There are numerous flour substitutes, from Pamela’s, Glutino, Bob’s Red Mill, and others. I don’t bake much so can’t tell you how they compare. One I want to try is Cup 4 Cup, a supposedly excellent flour sub which came from Thomas Keller’s pastry chef. Keller backs the company. It's hard to find (the day I went to Draeger’s for some, it was sold out). It's available mail order, too, and at high=end places like Williams-Sonoma.
As a general rule, anything that has a stretchy, gum-like or elastic texture, like pizza or bagels, is very hard to do; things without masking flavor like white bread, where wheat is the main flavor, are hard. We have made some GF pie crusts that are surprisingly good.
Pasta is a huge challenge but happily there is a new kid on the block. Previously, the only passable one we found was Tinkyada, which is quite good. But now, Barilla has a GF variety which is so good, I even serve it to non-GF people.
I'll post some GF recipes from time to time. Here's a really great one. These GF chocolate chip cookies are so good, it's hard to tell they are GF except for the tell-tale, grittiness in the after-taste. But it's the only defect and it's minor. And I'm looking at some formulation changes that may improve that aspect.
Alton's Chewy Gluten Free Chocolate Chip Cookies
- 8 ounces unsalted butter
- 11 ounces brown rice flour, approximately 2 cups
- 1 ¼ ounces cornstarch, approximately 1/4 cup
- ½ ounce tapioca flour, approximately 2 tablespoons
- 1 teaspoon xanthan gum
- 1 teaspoon kosher salt
- 1 teaspoon baking soda
- 2 ounces sugar, approximately 1/4 cup
- 10 ounces light brown sugar, approximately 1 1/4 cups
- 1 whole egg
- 1 egg yolk
- 2 tablespoons whole milk
- 1 ½ teaspoons vanilla extract
- 12 ounces semisweet chocolate chips
- Melt the butter in the microwave* or a heavy-bottom medium saucepan over low heat. Once melted, pour into the bowl of a stand mixer.

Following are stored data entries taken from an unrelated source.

<file path="src/rtl/base_output_ser.sv">
// rtl/base_output_ser.sv - parallel-to-serial output stage with output delay line
module base_output_ser #(
  parameter int w = 2,
  parameter int d = 1
) (
  input  logic         clk,
  input  logic         reset,
  input  logic         i_v,
  output logic         i_r,
  input  logic [0:w-1] i_d,
  output logic         o_d,
  output logic         o_sync,
  output logic         o_busy
);

  localparam int cw = (w > 1) ? $clog2(w) : 1;
  localparam logic [cw-1:0] cnt_last = cw'(w - 1);

  typedef enum logic {IDLE, SHIFT} state_t;

  state_t        state;
  state_t        state_nx;
  logic [0:w-1]  sr;
  logic [cw-1:0] cnt;
  logic          last_bit;
  logic          xfer;
  logic          ser_d;
  logic          ser_sync;

  // State register; a reset mid-word drops the partial word.
  always_ff @(posedge clk or posedge reset) begin
    if (reset) begin
      state <= IDLE;
    end else begin
      state <= state_nx;
    end
  end

  // Handshake, next state and pre-delay serial outputs.
  // Ready is offered in IDLE and on the last bit of a word, so a word
  // presented during the last bit is loaded without an idle bubble.
  always_comb begin
    state_nx = state;
    last_bit = (state == SHIFT) && (cnt == '0);
    i_r      = !reset && ((state == IDLE) || last_bit);
    xfer     = i_v && i_r;
    ser_d    = 1'b0;
    ser_sync = 1'b0;
    o_busy   = 1'b0;
    case (state)
      IDLE: begin
        if (xfer) state_nx = SHIFT;
      end
      SHIFT: begin
        ser_d    = sr[cnt];
        ser_sync = (cnt == cnt_last);
        o_busy   = 1'b1;
        if (last_bit && !xfer) state_nx = IDLE;
      end
      default: state_nx = IDLE;
    endcase
  end

  // Word register and bit index; highest index goes out first so that a
  // receiver shifting into index 0 ends up with the identical word.
  always_ff @(posedge clk or posedge reset) begin
    if (reset) begin
      sr  <= '0;
      cnt <= '0;
    end else if (xfer) begin
      sr  <= i_d;
      cnt <= cnt_last;
    end else if ((state == SHIFT) && (cnt != '0)) begin
      cnt <= cnt - cw'(1);
    end
  end

  generate
    if (d == 0) begin : g_direct
      assign o_d    = ser_d;
      assign o_sync = ser_sync;
    end else begin : g_delay
      logic [d-1:0] dl_d;
      logic [d-1:0] dl_s;

      // Output delay line toward the pad, data and frame marker in lockstep.
      always_ff @(posedge clk or posedge reset) begin
        if (reset) begin
          dl_d <= '0;
          dl_s <= '0;
        end else begin
          dl_d[0] <= ser_d;
          dl_s[0] <= ser_sync;
          for (int i = 1; i < d; i++) begin
            dl_d[i] <= dl_d[i-1];
            dl_s[i] <= dl_s[i-1];
          end
        end
      end

      assign o_d    = dl_d[d-1];
      assign o_sync = dl_s[d-1];
    end
  endgenerate

endmodule

</file>
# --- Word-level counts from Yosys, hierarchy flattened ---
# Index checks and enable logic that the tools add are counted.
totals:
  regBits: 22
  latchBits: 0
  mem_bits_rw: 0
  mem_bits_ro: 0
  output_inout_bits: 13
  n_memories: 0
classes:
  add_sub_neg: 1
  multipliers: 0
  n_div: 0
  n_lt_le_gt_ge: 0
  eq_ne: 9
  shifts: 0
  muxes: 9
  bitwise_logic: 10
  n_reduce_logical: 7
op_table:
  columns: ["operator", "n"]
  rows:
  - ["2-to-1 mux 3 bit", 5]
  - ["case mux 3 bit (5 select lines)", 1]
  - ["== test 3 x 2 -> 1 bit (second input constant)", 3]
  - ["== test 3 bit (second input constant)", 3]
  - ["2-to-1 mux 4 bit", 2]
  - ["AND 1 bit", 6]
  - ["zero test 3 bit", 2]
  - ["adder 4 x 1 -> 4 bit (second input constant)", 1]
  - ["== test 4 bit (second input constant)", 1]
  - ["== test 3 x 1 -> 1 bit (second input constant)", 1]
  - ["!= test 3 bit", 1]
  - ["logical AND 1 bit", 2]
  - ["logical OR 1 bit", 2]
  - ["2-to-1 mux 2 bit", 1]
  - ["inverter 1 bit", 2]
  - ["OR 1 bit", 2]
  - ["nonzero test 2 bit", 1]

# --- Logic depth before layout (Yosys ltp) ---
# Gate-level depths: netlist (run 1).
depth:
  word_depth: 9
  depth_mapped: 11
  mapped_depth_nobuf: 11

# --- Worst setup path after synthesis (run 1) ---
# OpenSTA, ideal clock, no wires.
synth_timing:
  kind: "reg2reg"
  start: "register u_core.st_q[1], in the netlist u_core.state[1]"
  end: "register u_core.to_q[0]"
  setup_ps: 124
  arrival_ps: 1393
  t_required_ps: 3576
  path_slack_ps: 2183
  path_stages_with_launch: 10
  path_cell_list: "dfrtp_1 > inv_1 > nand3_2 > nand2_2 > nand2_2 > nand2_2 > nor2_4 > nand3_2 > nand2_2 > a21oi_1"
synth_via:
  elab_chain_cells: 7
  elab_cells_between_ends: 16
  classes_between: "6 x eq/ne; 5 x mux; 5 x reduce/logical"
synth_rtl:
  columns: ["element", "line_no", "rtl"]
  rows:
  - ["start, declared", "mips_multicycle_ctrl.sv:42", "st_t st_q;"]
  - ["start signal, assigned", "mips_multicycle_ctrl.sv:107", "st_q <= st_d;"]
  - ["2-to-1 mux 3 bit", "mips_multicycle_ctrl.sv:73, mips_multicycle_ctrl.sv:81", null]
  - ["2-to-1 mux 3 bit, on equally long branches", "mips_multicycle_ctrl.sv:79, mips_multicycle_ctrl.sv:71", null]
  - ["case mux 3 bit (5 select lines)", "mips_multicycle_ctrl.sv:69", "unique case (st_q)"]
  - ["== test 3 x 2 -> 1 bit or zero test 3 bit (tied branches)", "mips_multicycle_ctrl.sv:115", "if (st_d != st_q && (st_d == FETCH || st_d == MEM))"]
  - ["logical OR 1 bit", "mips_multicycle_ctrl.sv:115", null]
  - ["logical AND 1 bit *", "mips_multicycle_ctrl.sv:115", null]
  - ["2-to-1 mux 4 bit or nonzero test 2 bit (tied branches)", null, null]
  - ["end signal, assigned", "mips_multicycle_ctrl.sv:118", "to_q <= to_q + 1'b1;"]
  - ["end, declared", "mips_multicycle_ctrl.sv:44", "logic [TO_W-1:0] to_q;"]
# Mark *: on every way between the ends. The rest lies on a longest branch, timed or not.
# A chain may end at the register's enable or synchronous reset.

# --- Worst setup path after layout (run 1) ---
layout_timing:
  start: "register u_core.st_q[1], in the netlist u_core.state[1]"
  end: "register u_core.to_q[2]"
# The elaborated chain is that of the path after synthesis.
`config.mk`:
```
export PLATFORM = sky130hd
export DESIGN_NAME = fetch_unit
export DESIGN_NICKNAME = d
export VERILOG_FILES = /design/src/rtl/fetch_unit.sv
export SDC_FILE = /design/constraint.sdc
export NUM_CORES = 1
export LEC_CHECK = 0
export ABC_CLOCK_PERIOD_IN_PS = 3700
export CORE_UTILIZATION = 55
export DETAILED_ROUTE_END_ITERATION = 8
export PLACE_DENSITY_LB_ADDON = 0.08
export SYNTH_ARGS = -nofsm -noshare
export SYNTH_HDL_FRONTEND = slang
export SYNTH_SLANG_ARGS = --single-unit
```
`constraint.sdc`:
```
create_clock -name clk -period 3.7 [get_ports clk]
set_input_delay 0.925 -clock clk [delete_from_list [all_inputs] [get_ports clk]]
set_output_delay 0.925 -clock clk [all_outputs]
set_load 0.02 [all_outputs]
```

- In a medium bowl, sift together the rice flour, cornstarch, tapioca flour, xantham gum, salt and baking soda. Set aside.
- Add both of the sugars to the bowl with the butter and using the paddle attachment, cream together on medium speed for 1 minute. Add the whole egg, egg yolk, milk and vanilla extract and mix until well combined. Slowly incorporate the flour mixture until thoroughly combined. Add the chocolate chips and stir to combine.
- Chill the dough in the refrigerator until firm, approximately 1 hour. Preheat the oven to 375 degrees F.
- Shape the dough into 2-ounce balls and place on parchment-lined* baking sheets, 6 cookies per sheet. (The recipe makes 24 cookies, so you'll do two pans at once, two batches). Bake for 14 minutes, rotating the pans after 7 minutes for even baking. Remove from the oven and cool the cookies on the pans for 2 minutes. Move the cookies to a wire rack and cool completely. Store cooked cookies in an airtight container.
* Don't skip the parchment paper. These cookies do stick.